Nepomuk without Strigi

2012-11-07T21:36:55Z

Strigi has always been a large part of Nepomuk. In fact a lot of users still do not understand the difference between the two. It’s quite common to see bug reports saying mentioning “Strigi/Nepomuk”. Lots of blog posts do the same.

Strigi consists of a number of different parts. In Nepomuk we just used to use libstreams and libstreamanalyzer. These were pure C++ libraries. The great thing about Strigi is that it is based on streams, instead of files. So one can theoretically even extract metadata from the album image embedded inside an audio files. It’s very powerful. Unfortunately, everything comes at a price, and this increased “awesomeness” comes with increased complexity. Additionally with it being a pure C++ ( no Qt or KDE ) library, contributing is harder.

For 4.10, We decided to take a very drastic change and move away from Strigi. There are a large number of reasons for doing so. Apart from the technical ones there was also an economic one - A large code base like Strigi is difficult to maintain and comes with a lot of added complexity.

Our own solution is based only on files (not streams) thereby making it a lot simpler. It directly uses the Nepomuk and KDE libraries, thereby making integration very simple. Integrating Strigi in Nepomuk required a lot of code.

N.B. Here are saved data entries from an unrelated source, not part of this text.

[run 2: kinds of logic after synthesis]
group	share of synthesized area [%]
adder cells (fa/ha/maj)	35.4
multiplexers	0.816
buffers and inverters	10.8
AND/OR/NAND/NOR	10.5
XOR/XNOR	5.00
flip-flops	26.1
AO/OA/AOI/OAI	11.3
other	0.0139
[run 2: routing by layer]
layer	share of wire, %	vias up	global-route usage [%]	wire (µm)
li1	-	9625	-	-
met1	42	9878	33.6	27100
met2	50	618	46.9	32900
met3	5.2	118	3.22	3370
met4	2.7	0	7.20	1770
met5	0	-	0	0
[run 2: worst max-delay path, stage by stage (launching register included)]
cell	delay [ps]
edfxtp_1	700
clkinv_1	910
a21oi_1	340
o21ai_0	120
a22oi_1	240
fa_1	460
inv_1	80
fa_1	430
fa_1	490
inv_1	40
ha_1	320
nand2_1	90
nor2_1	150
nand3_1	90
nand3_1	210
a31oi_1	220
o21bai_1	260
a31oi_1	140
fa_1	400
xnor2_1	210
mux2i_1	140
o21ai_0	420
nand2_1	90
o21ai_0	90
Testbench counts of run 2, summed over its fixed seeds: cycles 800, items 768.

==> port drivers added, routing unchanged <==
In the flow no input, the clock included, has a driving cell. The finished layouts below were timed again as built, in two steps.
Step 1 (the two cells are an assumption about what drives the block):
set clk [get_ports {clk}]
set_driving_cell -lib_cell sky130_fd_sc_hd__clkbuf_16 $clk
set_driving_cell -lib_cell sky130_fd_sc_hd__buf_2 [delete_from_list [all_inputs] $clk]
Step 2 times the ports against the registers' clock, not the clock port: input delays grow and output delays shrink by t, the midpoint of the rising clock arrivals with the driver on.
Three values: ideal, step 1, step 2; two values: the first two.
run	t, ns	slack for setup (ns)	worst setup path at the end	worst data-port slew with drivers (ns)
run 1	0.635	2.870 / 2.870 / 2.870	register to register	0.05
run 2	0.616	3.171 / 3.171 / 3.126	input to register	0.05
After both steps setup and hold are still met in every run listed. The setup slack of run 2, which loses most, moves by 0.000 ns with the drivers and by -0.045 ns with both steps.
Context: an optimization exercise on an open-source flow, tuned for small area and a short achievable clock period. The choices shown serve that exercise and are no tape-out recipe.
Where RTL was checked, it was by simulation tests only, not by an equivalence proof against the original.

Design eqController, start of the top module:
module eqController #(
    parameter int ADDR_WIDTH     = 6,
    parameter int GAIN_FRAC_BITS = 14
) (
    input  logic                  S_AXI_ACLK,
    input  logic                  S_AXI_ARESETN,
    input  logic                  wr,
    input  logic [ADDR_WIDTH-1:0] wrAddr,
    input  logic [31:0]           wrData,
    output logic                  adcReq,
    output logic [15:0]           adcCmd,
    input  logic                  adcAck,
    input  logic [15:0]           adcData,
    output logic                  dacReq,
    output logic [31:0]           dacWord,
    input  logic                  dacAck
);
==> flow/config.mk <==
export PLATFORM = sky130hd
export DESIGN_NAME = eqController
export DESIGN_NICKNAME = eqController
export VERILOG_FILES = /design/flow/design.v
export SDC_FILE = /design/flow/constraint.sdc
export NUM_CORES = 4
export LEC_CHECK = 0
export ABC_AREA = 0
export CAP_MARGIN = 0
export CORE_MARGIN = 2
export CORE_UTILIZATION = 55
export CTS_BUF_LIST = sky130_fd_sc_hd__clkbuf_4 sky130_fd_sc_hd__clkbuf_8
export PLACE_DENSITY = 0.75
export SETUP_SLACK_MARGIN = 4.5
export SLEW_MARGIN = 0
export TNS_END_PERCENT = 5
==> flow/constraint.sdc <==
create_clock -name core_clock -period 7.0 [get_ports {S_AXI_ACLK}]
set_input_delay 1.4000 -clock core_clock [delete_from_list [all_inputs] [get_ports {S_AXI_ACLK}]]
set_output_delay 1.4000 -clock core_clock [all_outputs]
set_load 0.01 [all_outputs]
standard.sh (not shown) runs the stock make flow with config.mk's settings and CLKGATE_MAP_FILE= SYNTH_SCRIPT=/design/flow/synth_recipe.tcl, a recipe that flattens the netlist after the stock synthesis.
==> flow/flow/run.sh <==
#!/bin/bash
# The standard layout (standard.sh), with every input port buffered by a buf_1 cell
# and every output port by a buf_2 cell, instead of the delay buffer buffer_ports
# picks by default. The buffers are placed by flow/ports.tcl, sourced just before
# global placement, where the standard flow would call buffer_ports.
export DONT_BUFFER_PORTS=1
export PRE_GLOBAL_PLACE_TCL="$PWD/flow/ports.tcl"
bash standard.sh > standard.log 2>&1
==> flow/flow/ports.tcl <==
# Port buffers, as the standard flow's buffer_ports, with chosen cells.
puts "Perform port buffering (flow/ports.tcl)..."
buffer_ports -inputs -buffer_cell sky130_fd_sc_hd__buf_1
buffer_ports -outputs -buffer_cell sky130_fd_sc_hd__buf_2
Rerun with:
--- a/flow/design.v
+++ b/flow/design.v
@@ -99,25 +99,29 @@
             dTwo[k] <= (w[2] & ~w[1] & ~w[0]) | (~w[2] & w[1] & w[0]);
         end
     end
     logic [16:0] p0, p1, p2;
     assign p0 = (({17{dOne[0]}} & sx) | ({17{dTwo[0]}} & {sx[15:0], 1'b0})) ^ {17{dNeg[0]}};
     assign p1 = (({17{dOne[1]}} & sx) | ({17{dTwo[1]}} & {sx[15:0], 1'b0})) ^ {17{dNeg[1]}};
     assign p2 = (({17{dOne[2]}} & sx) | ({17{dTwo[2]}} & {sx[15:0], 1'b0})) ^ {17{dNeg[2]}};
     logic [19:0] acc;
     logic        first;
+    logic        neg5;          
+    logic [2:0]  g119;
+    assign g119 = hit ? wrData[11:9] : gSel[11:9];
+    always_ff @(posedge S_AXI_ACLK) neg5 <= g119[2] & ~(g119[1] & g119[0]);
     logic [15:0] A;
     logic        Ahi;
     always_ff @(posedge S_AXI_ACLK) first <= (state == S_C0);    
     always_comb begin
         A      = acc[19:4] & {16{~first}};
         A[4]   = first ? dNeg[2] : acc[8];
-        A[10]  = first ? (gSel[11] & ~(gSel[10] & gSel[9])) : acc[14];
+        A[10]  = first ? neg5 : acc[14];
         Ahi    = ~A[15];
     end
     wire t0 = A[0] ^ p0[0];
     wire t1 = t0 ^ dNeg[0];
     wire t2 = t0 ? dNeg[0] : A[0];
     wire t3 = A[1] ^ p0[1];
     wire t4 = A[1] & p0[1];
     wire t5 = A[2] ^ p0[2];
     wire t6 = t5 ? p1[0] : A[2];
First-iteration DRC count drops by 25%; setup slack loses 28 ps; area after synthesis climbs by 0.89%; die area climbs by 0.85%; via count climbs by 0.36%; register-to-register slack loses 30 ps; routed wire length climbs by 2.1%; fmax drops by 0.84%; final cell count climbs by 2.3%; flip-flop and latch count climbs by 1; design area climbs by 1.6%.
No functional check of the RTL was part of the second run of this note.
From an optimization exercise on the open Yosys and OpenROAD flow, aimed at small area and a short achievable clock period; shortcuts taken in it are not production practice.
Function was checked by simulation only, so behaviour that the tests miss may differ from the original.
Power and IR drop assume default switching activity.

==> flow/design.v <==
package pwm_multi_pkg;
  localparam logic [1:0] REG_COUNT = 2'd0;
  localparam logic [1:0] REG_ON    = 2'd1;
  localparam logic [1:0] REG_OFF   = 2'd2;
  localparam logic [1:0] REG_CTRL  = 2'd3;
  localparam int CTRL_LEVEL      = 0;
  localparam int CTRL_RUNNING    = 1;
  localparam int CTRL_ONE_SHOT   = 2;
  localparam int CTRL_POS_IRQ_EN = 3;
  localparam int CTRL_NEG_IRQ_EN = 4;
  localparam int CTRL_POS_FLAG   = 5;
  localparam int CTRL_NEG_FLAG   = 6;
  localparam int CTRL_INVERT     = 7;
endpackage
module pwm_channel (
  input  logic        clk_i,
  input  logic        rst_i,
  input  logic [31:0] wd_i,        
  input  logic        wd_zero_i,   
  input  logic        cnt_wr_i,    
  input  logic        on_ld_i,     
  input  logic        off_ld_i,    
  input  logic        ctrl_wr_i,   
  output logic [31:0] cnt_o,
  output logic [31:0] on_o,
  output logic [31:0] off_o,
  output logic [7:0]  ctrl_o,
  output logic        out_o,
  output logic        irq_o        
);
  logic [31:0] cnt_q, on_q, off_q, offa_q;
  logic level_q, running_q, one_shot_q, pos_en_q, neg_en_q, pos_flag_q, neg_flag_q, invert_q;
  logic        zero;
  logic [31:0] zl;         
  logic        start, stop, act, load_on, load_off, dec, os_end;
  logic        s_on, s_off, s_cnt;
  logic [31:0] pz [6];
  always_comb begin
    pz[0] = ~cnt_q;
    for (int l = 0; l < 5; l++) begin
      for (int i = 0; i < 32; i++) begin
        if ((i >> l) & 1) pz[l+1][i] = pz[l][i] & pz[l][((i >> l) << l) - 1];
        else              pz[l+1][i] = pz[l][i];
      end
    end
  end
  assign zl   = {pz[5][30:0], 1'b1};
  logic z_q, on_z_q, off_z_q, offa_z_q, cnt_one;
  assign zero    = z_q;
  assign cnt_one = cnt_q[0] & ~|cnt_q[31:1];
  assign start    = ctrl_wr_i & wd_i[1] & ~running_q;
  assign stop     = ctrl_wr_i & ~wd_i[1] & running_q;
  assign act      = running_q & ~stop;
  assign load_on  = start | (act & zero & ~level_q);
  assign load_off = act & zero & level_q & ~one_shot_q;
  assign os_end   = act & zero & level_q & one_shot_q;
  assign dec      = act & ~zero;
  assign s_on  = ~cnt_wr_i & load_on;
  assign s_off = ~cnt_wr_i & load_off;
  assign s_cnt = ~cnt_wr_i & ~start;
  logic [31:0] cnt_d;
  assign cnt_d = ({32{cnt_wr_i}} & wd_i) | ({32{s_on}} & on_q) | ({32{s_off}} & offa_q) |
                 ({32{s_cnt}} & (cnt_q ^ ({32{dec}} & zl)));
  logic z_d;
  always_comb begin
    if (cnt_wr_i)   z_d = wd_zero_i;
    else if (s_on)  z_d = on_z_q;
    else if (s_off) z_d = offa_z_q;
    else if (dec)   z_d = cnt_one;
    else            z_d = z_q;
  end
  always_ff @(posedge clk_i) begin
    cnt_q <= cnt_d;
    z_q   <= z_d;
    if (on_ld_i)  on_z_q  <= wd_zero_i;
    if (off_ld_i) off_z_q <= wd_zero_i;
    if (!level_q) offa_z_q <= off_z_q;
    if (on_ld_i)  on_q  <= wd_i;
    if (off_ld_i) off_q <= wd_i;
    if (!level_q) offa_q <= off_q;
  end
  logic level_d, running_d, one_shot_d, pos_en_d, neg_en_d, pos_flag_d, neg_flag_d, invert_d;
  logic out_q;
  always_comb begin
    level_d    = load_on | (level_q & ~(stop | load_off | os_end));
    running_d  = ctrl_wr_i ? wd_i[1] : running_q;
    one_shot_d = ctrl_wr_i ? wd_i[2] : one_shot_q;
    pos_en_d   = ctrl_wr_i ? wd_i[3] : pos_en_q;
    neg_en_d   = ctrl_wr_i ? wd_i[4] : neg_en_q;
    invert_d   = ctrl_wr_i ? wd_i[7] : invert_q;
    pos_flag_d = load_on | (pos_flag_q & ~(ctrl_wr_i & wd_i[5]));
    neg_flag_d = load_off | os_end | (neg_flag_q & ~(ctrl_wr_i & wd_i[6]));
    if (os_end) running_d = 1'b0;
    if (rst_i) begin
      level_d    = 1'b0;
      running_d  = 1'b0;
      one_shot_d = 1'b0;
      pos_en_d   = 1'b0;
      neg_en_d   = 1'b0;
      pos_flag_d = 1'b0;
      neg_flag_d = 1'b0;
      invert_d   = 1'b0;
    end
  end
  always_ff @(posedge clk_i) begin
    level_q    <= level_d;
    running_q  <= running_d;
    one_shot_q <= one_shot_d;
    pos_en_q   <= pos_en_d;
    neg_en_q   <= neg_en_d;
    pos_flag_q <= pos_flag_d;
    neg_flag_q <= neg_flag_d;
    invert_q   <= invert_d;
    out_q      <= level_d ^ invert_d;
  end
  assign cnt_o  = cnt_q;
  assign on_o   = on_q;
  assign off_o  = off_q;
  assign ctrl_o = {invert_q, neg_flag_q, pos_flag_q, neg_en_q, pos_en_q, one_shot_q, running_q, level_q};
  assign out_o  = out_q;
  assign irq_o  = (pos_flag_d & pos_en_d) | (neg_flag_d & neg_en_d);   
endmodule
From an optimization exercise on the open Yosys and OpenROAD flow, aimed at small area and a short achievable clock period; shortcuts taken in it are not production practice. At most, simulation tests tie the RTL to the original design; equivalence was not proved. For runs 6 and 7, only the layout was checked, not whether the RTL still works. Power and IR drop assume default switching activity.

<file path="design/flow/config.mk">
export PLATFORM = sky130hd
export DESIGN_NAME = vector_sequencer
export DESIGN_NICKNAME = vector_sequencer
export VERILOG_FILES = /design/flow/design.v
export SDC_FILE = /design/flow/constraint.sdc
export NUM_CORES = 4
export LEC_CHECK = 0
export CAP_MARGIN = 20
export CORE_MARGIN = 2
export CORE_UTILIZATION = 60
export CTS_CLUSTER_DIAMETER = 300
export CTS_CLUSTER_SIZE = 25
export SETUP_SLACK_MARGIN = 2.3
export SLEW_MARGIN = 20
export SYNTH_HIERARCHICAL = 1
export SYNTH_MINIMUM_KEEP_SIZE = 0
</file>
<file path="design/flow/flow/run.sh">
#!/bin/bash
# Standard layout, with every port buffered by the smallest buffer
# (sky130_fd_sc_hd__buf_1); the resizer still upsizes them where timing needs it.
set -euo pipefail
bash standard.sh "BUFFER_PORTS_ARGS=-buffer_cell sky130_fd_sc_hd__buf_1" finish > standard.log 2>&1
</file>
<file path="design/flow/constraint.sdc">
create_clock -name core_clock -period 5.0 [get_ports {clk_i}]
set_input_delay 1.0000 -clock core_clock [delete_from_list [all_inputs] [get_ports {clk_i}]]
set_output_delay 1.0000 -clock core_clock [all_outputs]
set_load 0.01 [all_outputs]
</file>
<file path="design/flow/standard.sh">
#!/bin/bash
# synth_recipe.tcl (not shown) runs the flow's synth.tcl, then flattens the netlist and writes it again
# the make line also repeats each setting of config.mk as NAME=value (left out here)
make -C /OpenROAD-flow-scripts/flow DESIGN_CONFIG=/design/flow/config.mk WORK_HOME=/design/flow/orfs CLKGATE_MAP_FILE= SYNTH_SCRIPT=/design/flow/synth_recipe.tcl "${@:-finish}"
</file>
This design comes from an exercise in tuning for small area on the open sky130 flow, not from production work.
Only simulation tests tie the RTL to the original design; equivalence was not proved.
Power is estimated from default activity; no workload was simulated.

## random_burst_motion_scheduler
module random_burst_motion_scheduler (
  input  logic              clk,
  input  logic              rst,
  input  logic              psel,
  input  logic              penable,
  input  logic              pwrite,
  input  logic [2:0]        paddr,
  input  logic [31:0]       pwdata,
  output logic [31:0]       prdata,
  output logic              pready,
  input  logic              in_valid,
  output logic              in_stall,
  input  logic [31:0]       now_ms,
  input  logic              report_ready,
  output logic              out_valid,
  input  logic              out_stall,
  output logic              send_move,
  output logic signed [4:0] delta_x,
  output logic signed [4:0] delta_y
);
  localparam logic [4:0] S_IDLE = 5'b00000, S_INIT = 5'b00001, S_P0   = 5'b00010,
                         S_ADD  = 5'b00011, S_FING = 5'b00100;
  localparam logic [4:0] S_LEN1 = 5'b01000, S_GP1D = 5'b01001, S_DX1  = 5'b01010,
  ...
For scale: ~690 cells after synthesis, about 190 flip-flops, roughly 120 I/O pins, roughly 0.0067 mm2 of cells after synthesis.
export LEC_CHECK = 0
export ABC_AREA = 1
export CAP_MARGIN = 20
export CORE_MARGIN = 2
export CORE_UTILIZATION = 70
export SLEW_MARGIN = 20
create_clock -name core_clock -period 8.0 [get_ports {clk}]
standard.sh (not shown) runs the stock make flow with config.mk's settings and CLKGATE_MAP_FILE= SYNTH_SCRIPT=/design/flow/synth_recipe.tcl, a recipe that flattens the netlist after the stock synthesis.
==> flow/flow/run.sh <==
#!/bin/bash
# The standard ORFS layout, changed in two ways only: the port buffers use
# the smallest buffer cell, and CTS inserts no dummy loads.
set -uo pipefail
bash standard.sh \
  "BUFFER_PORTS_ARGS=-buffer_cell sky130_fd_sc_hd__buf_1" \
  "CTS_ARGS=-sink_clustering_enable -repair_clock_nets -dont_use_dummy_load -buf_list sky130_fd_sc_hd__clkbuf_8 -sink_clustering_size 30 -sink_clustering_max_diameter 100" \
  finish > standard_sh.log 2>&1
status=$?
cp orfs/logs/*/random_burst_motion_scheduler/base/*.log . 2>/dev/null || true
exit $status
The first run finished with timing, DRC and antenna clean.
Next try:
--- a/flow/flow/run.sh
+++ b/flow/flow/run.sh
@@ -7 +7 @@
-  "CTS_ARGS=-sink_clustering_enable -repair_clock_nets -dont_use_dummy_load -buf_list sky130_fd_sc_hd__clkbuf_8 -sink_clustering_size 30 -sink_clustering_max_diameter 100" \
+  "CTS_ARGS=-sink_clustering_enable -repair_clock_nets -dont_use_dummy_load -buf_list sky130_fd_sc_hd__clkbuf_16 -sink_clustering_size 50 -sink_clustering_max_diameter 150" \
Effect:
- global-route usage rises by 1.8 points
- area after synthesis is unchanged
- final cell count stays the same
- hold slack gets better by 11 ps
- combinational power rises by about 3%
- sequential share of layout area falls by 1.4 points
- wire length rises by about 7%

* * *

random_burst_motion_scheduler again, from the RTL that the note above started with.
==> flow/config.mk <==
export PLATFORM = sky130hd
export DESIGN_NAME = random_burst_motion_scheduler
export DESIGN_NICKNAME = random_burst_motion_scheduler
export VERILOG_FILES = /design/flow/design.v
export SDC_FILE = /design/flow/constraint.sdc
export NUM_CORES = 4
export LEC_CHECK = 0
export ABC_AREA = 1
export CAP_MARGIN = 20
export CORE_MARGIN = 2
export CORE_UTILIZATION = 70
export SLEW_MARGIN = 20
==> flow/constraint.sdc <==
create_clock -name core_clock -period 8.0 [get_ports {clk}]
set_input_delay 1.6000 -clock core_clock [delete_from_list [all_inputs] [get_ports {clk}]]
set_output_delay 1.6000 -clock core_clock [all_outputs]
set_load 0.01 [all_outputs]
==> flow/flow/run.sh <==
#!/bin/bash
# The standard ORFS layout, changed in two ways only: the port buffers use
# the smallest buffer cell, and CTS inserts no dummy loads.
set -uo pipefail
bash standard.sh \
  "BUFFER_PORTS_ARGS=-buffer_cell sky130_fd_sc_hd__buf_1" \
  "CTS_ARGS=-repair_clock_nets -dont_use_dummy_load -buf_list sky130_fd_sc_hd__clkbuf_16" \
  finish > standard_sh.log 2>&1
status=$?
cp orfs/logs/*/random_burst_motion_scheduler/base/*.log . 2>/dev/null || true
exit $status
==> next run, changes <==
--- a/flow/flow/run.sh
+++ b/flow/flow/run.sh
@@ -5,5 +5,5 @@
 bash standard.sh \
   "BUFFER_PORTS_ARGS=-buffer_cell sky130_fd_sc_hd__buf_1" \
-  "CTS_ARGS=-repair_clock_nets -dont_use_dummy_load -buf_list sky130_fd_sc_hd__clkbuf_16" \
+  "CTS_ARGS=-sink_clustering_enable -repair_clock_nets -dont_use_dummy_load -buf_list sky130_fd_sc_hd__clkbuf_8" \
   finish > standard_sh.log 2>&1
 status=$?
Effect: Die area stays the same; non-clock buffer count does not change; via count goes down by 1.5%; flip-flop and latch count does not change.

## separate check: timing with driven ports
The results above use ideal ports. As a check the final layouts listed here were re-extracted and re-timed, cells and wires unchanged. Step 1 assumes that a clkbuf_16 drives the clock port and a buf_2 every other input. Step 2 times the ports against the registers' clock, not the clock port: input delays grow and output delays shrink by t, the midpoint of the rising clock arrivals with the driver on. Three values: no drivers, after step 1, after step 2; two values: the first two.
| run | t, ns | slack for setup (ns) | worst setup path after step 2 | latest minus earliest clock arrival (ns) | worst register clock-pin slew, ns |
|---|---|---|---|---|---|
| the first run of note 1 | 0.478 | 1.404 / 1.411 / 0.933 | input to register | 0.039 / 0.040 | 0.10 / 0.10 |
| the second run of note 1 | 0.456 | 1.346 / 1.358 / 0.902 | input to register | 0.028 / 0.027 | 0.07 / 0.07 |
| the first run of note 2 | 0.456 | 1.346 / 1.358 / 0.902 | input to register | 0.028 / 0.027 | 0.07 / 0.07 |
| the second run of note 2 | 0.478 | 1.404 / 1.411 / 0.933 | input to register | 0.039 / 0.040 | 0.10 / 0.10 |
After both steps every run listed still meets setup and hold.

This new file indexer currently resides in the nepomuk-core repository and does not have a public interface. I’m currently still debating if it should be public for 4.10. Write about if it gets a public interface, one can theoretically write plugins in other languages.

So far we have 5 indexers -

Image File - Based on Exiv2
Video Files - Based of ffmpeg (We might move to gstreamer)
Audio Files - Taglib
PDF Files - Poppler
Plain Text files

Writing file indexers for Nepomuk is now very simple. In fact these 5 indexers combined are just 500 lines. Here is the important part of the plain text extractor -

QTextStream ts( &file );
QString contents = ts.readAll();

int characters = contents.length();
int lines = contents.count( QChar('\n') );
int words = contents.count( QRegExp("\\b\\w+\\b") );

SimpleResource fileRes( resUri );
fileRes.addType( NFO::PlainTextDocument() );
fileRes.addProperty( NIE::plainTextContent(), contents );
fileRes.addProperty( NFO::wordCount(), words );
fileRes.addProperty( NFO::lineCount(), lines );
fileRes.addProperty( NFO::characterCount(), characters );

The current file indexers cover most of the commonly used files, but they still need to be polished. So, if you’re interested in contributing to Nepomuk, here is your chance.

I’ve managed to catalog some of the different files that I know we support. Our current indexers support many more formats, they just need to be properly tested.

If you’re interested in helping, you can start by running nepomuk-core, and manually indexing the different file formats and updating this page. If you’re a developer, feel free to checkout nepomuk-core, and start writing extractors. I’ve written a simple guide.

Btw, all of this Nepomuk awesomeness is powered by Blue Systems!